Naked lady having a picnic

February 21, 2013 § 3 Comments

Last week I went to the Manet exhibition at the Royal Academy. It made me think about this blog and how I haven’t written anything about anything for a goodly while. There are many reasons for this – fear, idleness, getting in too deep with Coronation Street – but maybe it’s time to say something again.

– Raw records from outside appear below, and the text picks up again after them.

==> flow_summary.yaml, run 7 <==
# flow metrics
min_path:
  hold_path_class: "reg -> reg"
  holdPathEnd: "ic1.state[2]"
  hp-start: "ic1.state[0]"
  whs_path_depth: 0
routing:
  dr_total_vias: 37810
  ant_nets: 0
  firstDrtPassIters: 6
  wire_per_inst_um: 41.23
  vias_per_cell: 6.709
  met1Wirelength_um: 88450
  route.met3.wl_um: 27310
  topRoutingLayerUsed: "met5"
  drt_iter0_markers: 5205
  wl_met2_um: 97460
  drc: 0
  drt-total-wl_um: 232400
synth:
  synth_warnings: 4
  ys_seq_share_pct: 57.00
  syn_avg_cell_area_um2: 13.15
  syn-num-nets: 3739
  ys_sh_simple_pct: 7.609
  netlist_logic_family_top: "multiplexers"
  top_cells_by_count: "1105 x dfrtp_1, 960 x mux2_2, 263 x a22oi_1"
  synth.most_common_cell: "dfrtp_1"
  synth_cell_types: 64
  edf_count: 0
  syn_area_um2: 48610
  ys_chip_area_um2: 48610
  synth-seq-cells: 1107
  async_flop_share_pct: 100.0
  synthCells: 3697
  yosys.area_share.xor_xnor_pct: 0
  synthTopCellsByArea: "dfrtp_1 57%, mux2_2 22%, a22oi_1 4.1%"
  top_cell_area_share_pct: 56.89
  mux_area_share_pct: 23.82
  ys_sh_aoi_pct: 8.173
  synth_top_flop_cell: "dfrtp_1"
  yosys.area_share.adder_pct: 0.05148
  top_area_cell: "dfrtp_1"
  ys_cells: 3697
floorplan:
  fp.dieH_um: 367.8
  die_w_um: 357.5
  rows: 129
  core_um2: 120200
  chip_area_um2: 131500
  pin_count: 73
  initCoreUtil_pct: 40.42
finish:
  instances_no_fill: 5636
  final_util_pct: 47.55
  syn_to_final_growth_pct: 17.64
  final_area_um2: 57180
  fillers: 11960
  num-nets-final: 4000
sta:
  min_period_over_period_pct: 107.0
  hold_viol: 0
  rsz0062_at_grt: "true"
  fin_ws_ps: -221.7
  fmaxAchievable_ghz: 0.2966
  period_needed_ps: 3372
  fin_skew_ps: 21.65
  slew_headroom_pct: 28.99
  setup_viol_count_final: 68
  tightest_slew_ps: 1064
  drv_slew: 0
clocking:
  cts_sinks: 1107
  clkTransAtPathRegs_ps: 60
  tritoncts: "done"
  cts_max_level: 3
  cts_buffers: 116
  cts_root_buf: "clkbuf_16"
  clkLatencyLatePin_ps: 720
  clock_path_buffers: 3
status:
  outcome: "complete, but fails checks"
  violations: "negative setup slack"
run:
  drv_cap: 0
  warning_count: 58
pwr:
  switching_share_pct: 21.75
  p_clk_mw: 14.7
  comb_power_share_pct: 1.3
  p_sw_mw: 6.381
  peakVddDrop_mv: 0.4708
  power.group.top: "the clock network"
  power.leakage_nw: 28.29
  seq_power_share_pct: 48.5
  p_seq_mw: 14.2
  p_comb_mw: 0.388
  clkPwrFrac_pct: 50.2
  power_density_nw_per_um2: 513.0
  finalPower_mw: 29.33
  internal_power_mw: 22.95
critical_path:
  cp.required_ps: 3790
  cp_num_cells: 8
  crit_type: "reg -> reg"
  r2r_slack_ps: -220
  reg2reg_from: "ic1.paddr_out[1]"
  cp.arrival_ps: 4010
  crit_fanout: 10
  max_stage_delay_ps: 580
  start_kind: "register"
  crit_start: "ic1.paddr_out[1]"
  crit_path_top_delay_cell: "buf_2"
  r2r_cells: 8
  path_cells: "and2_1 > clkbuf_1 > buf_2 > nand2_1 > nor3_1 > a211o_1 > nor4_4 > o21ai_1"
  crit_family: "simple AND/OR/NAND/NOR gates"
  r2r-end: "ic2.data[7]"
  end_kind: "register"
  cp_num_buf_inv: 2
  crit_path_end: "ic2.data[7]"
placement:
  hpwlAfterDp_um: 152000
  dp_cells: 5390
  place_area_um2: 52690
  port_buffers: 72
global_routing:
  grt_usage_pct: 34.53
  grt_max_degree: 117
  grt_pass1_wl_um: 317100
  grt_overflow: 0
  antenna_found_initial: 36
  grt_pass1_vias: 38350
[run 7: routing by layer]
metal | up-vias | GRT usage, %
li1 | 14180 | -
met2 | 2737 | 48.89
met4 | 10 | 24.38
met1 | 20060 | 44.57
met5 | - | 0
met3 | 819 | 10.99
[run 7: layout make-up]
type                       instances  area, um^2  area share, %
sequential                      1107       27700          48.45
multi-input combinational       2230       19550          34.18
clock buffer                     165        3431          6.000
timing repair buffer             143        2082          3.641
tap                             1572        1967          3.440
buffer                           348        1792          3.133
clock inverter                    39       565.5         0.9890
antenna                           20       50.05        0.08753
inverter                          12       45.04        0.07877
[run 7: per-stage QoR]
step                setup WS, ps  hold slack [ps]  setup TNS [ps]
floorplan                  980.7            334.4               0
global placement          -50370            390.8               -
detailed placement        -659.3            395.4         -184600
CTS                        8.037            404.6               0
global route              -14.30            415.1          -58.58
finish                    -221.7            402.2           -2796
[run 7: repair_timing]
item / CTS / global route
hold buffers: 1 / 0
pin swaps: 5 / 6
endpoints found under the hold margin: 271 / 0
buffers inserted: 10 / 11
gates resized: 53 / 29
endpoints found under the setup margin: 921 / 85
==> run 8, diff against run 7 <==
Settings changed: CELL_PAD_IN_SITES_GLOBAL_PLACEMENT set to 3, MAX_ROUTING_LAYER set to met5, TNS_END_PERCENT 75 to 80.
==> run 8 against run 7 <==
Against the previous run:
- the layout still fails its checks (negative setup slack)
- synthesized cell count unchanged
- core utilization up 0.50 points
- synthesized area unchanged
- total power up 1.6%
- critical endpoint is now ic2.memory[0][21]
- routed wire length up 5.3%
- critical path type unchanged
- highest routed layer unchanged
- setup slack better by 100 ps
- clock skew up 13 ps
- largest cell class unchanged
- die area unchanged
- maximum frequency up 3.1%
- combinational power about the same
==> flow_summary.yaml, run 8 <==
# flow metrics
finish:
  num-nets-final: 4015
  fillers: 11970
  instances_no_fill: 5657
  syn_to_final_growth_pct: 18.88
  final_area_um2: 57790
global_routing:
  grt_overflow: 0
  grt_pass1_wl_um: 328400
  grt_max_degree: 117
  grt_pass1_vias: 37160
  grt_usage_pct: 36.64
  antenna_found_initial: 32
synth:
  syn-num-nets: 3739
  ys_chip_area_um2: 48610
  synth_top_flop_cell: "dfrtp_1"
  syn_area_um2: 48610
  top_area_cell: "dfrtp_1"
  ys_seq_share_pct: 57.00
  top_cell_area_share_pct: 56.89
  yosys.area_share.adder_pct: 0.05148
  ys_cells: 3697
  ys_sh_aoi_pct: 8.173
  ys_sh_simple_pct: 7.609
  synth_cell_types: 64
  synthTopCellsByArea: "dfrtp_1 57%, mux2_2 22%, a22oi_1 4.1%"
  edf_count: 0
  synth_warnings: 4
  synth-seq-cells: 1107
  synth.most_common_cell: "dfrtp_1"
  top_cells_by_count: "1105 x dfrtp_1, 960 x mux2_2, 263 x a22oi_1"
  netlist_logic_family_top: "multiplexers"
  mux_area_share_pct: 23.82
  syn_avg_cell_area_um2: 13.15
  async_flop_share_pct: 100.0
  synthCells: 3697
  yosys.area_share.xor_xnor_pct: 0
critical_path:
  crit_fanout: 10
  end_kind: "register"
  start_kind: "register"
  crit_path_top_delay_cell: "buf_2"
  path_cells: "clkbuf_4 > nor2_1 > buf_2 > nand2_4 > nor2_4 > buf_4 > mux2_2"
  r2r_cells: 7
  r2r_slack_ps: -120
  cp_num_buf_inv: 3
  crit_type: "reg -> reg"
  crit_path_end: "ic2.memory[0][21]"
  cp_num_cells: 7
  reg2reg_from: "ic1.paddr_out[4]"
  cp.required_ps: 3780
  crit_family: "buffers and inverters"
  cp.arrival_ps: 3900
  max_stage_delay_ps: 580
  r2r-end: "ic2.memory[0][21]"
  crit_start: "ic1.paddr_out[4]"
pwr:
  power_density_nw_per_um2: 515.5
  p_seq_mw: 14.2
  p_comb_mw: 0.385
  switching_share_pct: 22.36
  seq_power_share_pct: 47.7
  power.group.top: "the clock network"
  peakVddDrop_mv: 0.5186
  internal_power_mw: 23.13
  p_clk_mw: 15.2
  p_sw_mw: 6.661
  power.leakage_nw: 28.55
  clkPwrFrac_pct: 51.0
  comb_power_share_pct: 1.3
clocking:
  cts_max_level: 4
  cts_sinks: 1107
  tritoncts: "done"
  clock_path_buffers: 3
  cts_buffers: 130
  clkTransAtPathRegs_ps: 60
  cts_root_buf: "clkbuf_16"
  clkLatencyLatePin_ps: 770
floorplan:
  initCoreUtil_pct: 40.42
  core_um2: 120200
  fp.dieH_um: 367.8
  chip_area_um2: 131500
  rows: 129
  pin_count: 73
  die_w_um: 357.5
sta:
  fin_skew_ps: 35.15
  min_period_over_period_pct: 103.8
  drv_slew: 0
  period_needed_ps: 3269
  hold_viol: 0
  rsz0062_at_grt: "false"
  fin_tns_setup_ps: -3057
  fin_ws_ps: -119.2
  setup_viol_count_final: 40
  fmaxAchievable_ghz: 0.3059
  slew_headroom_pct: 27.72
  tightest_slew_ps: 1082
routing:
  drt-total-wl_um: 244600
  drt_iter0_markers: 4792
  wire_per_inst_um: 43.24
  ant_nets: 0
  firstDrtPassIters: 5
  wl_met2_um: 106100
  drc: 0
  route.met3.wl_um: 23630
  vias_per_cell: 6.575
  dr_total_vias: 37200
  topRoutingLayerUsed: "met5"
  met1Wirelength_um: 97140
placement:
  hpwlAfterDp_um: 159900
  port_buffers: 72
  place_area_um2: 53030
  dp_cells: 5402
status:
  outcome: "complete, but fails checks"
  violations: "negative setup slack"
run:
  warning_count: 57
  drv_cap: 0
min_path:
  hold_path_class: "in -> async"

Firstly, the exhibition. To paraphrase my friend Hilary, I liked some paintings very much and others not at all. I can only muster so much enthusiasm for nineteenth century Parisian writers, dancers and thinkers, most of whom I haven’t heard of, too many of whom looked like King George V. Having said all that, there were some lovely portraits of some cool sounding ladies, including Berthe Morisot in her fashionable black hat. (Apparently Manet was particularly good at painting black.)

250px-Edouard_Manet_040

Then there’s this painting, The Luncheon on the Grass (Le déjeuner sur l’herbe), 1863.

300px-Édouard_Manet_-_Le_Déjeuner_sur_l'herbe

There’s a certain craziness to this picture, everyone having lunch, chatting about art and such, but oh, hang on, the lady is completely naked. She looks bored, like the guys are just talking on and, even without clothes, no one is paying her any attention. If we are to believe Wikipedia, the woman has the body of Manet’s wife and the face of one of his favourite models, while the two chaps are his brother and future brother-in-law.

So now I’m going to make a terrible link from this picture to a “how am I” section (I’m a bit out of practice at this writing business remember).

I look at this lady and a bit of me thinks that would be ever so nice, to sit as she is, not really bothered about being naked. A year after my surgery and I couldn’t hand on heart say that my body feels like my own. I mean, it does, of course, it isn’t anyone else’s, but it’s not what it was. It feels different, more achy, tighter, and I really don’t know what’s what. Is an ache just an ache from being pulled about or being 47, or is it something more sinister? Not sure what I can and can’t trust.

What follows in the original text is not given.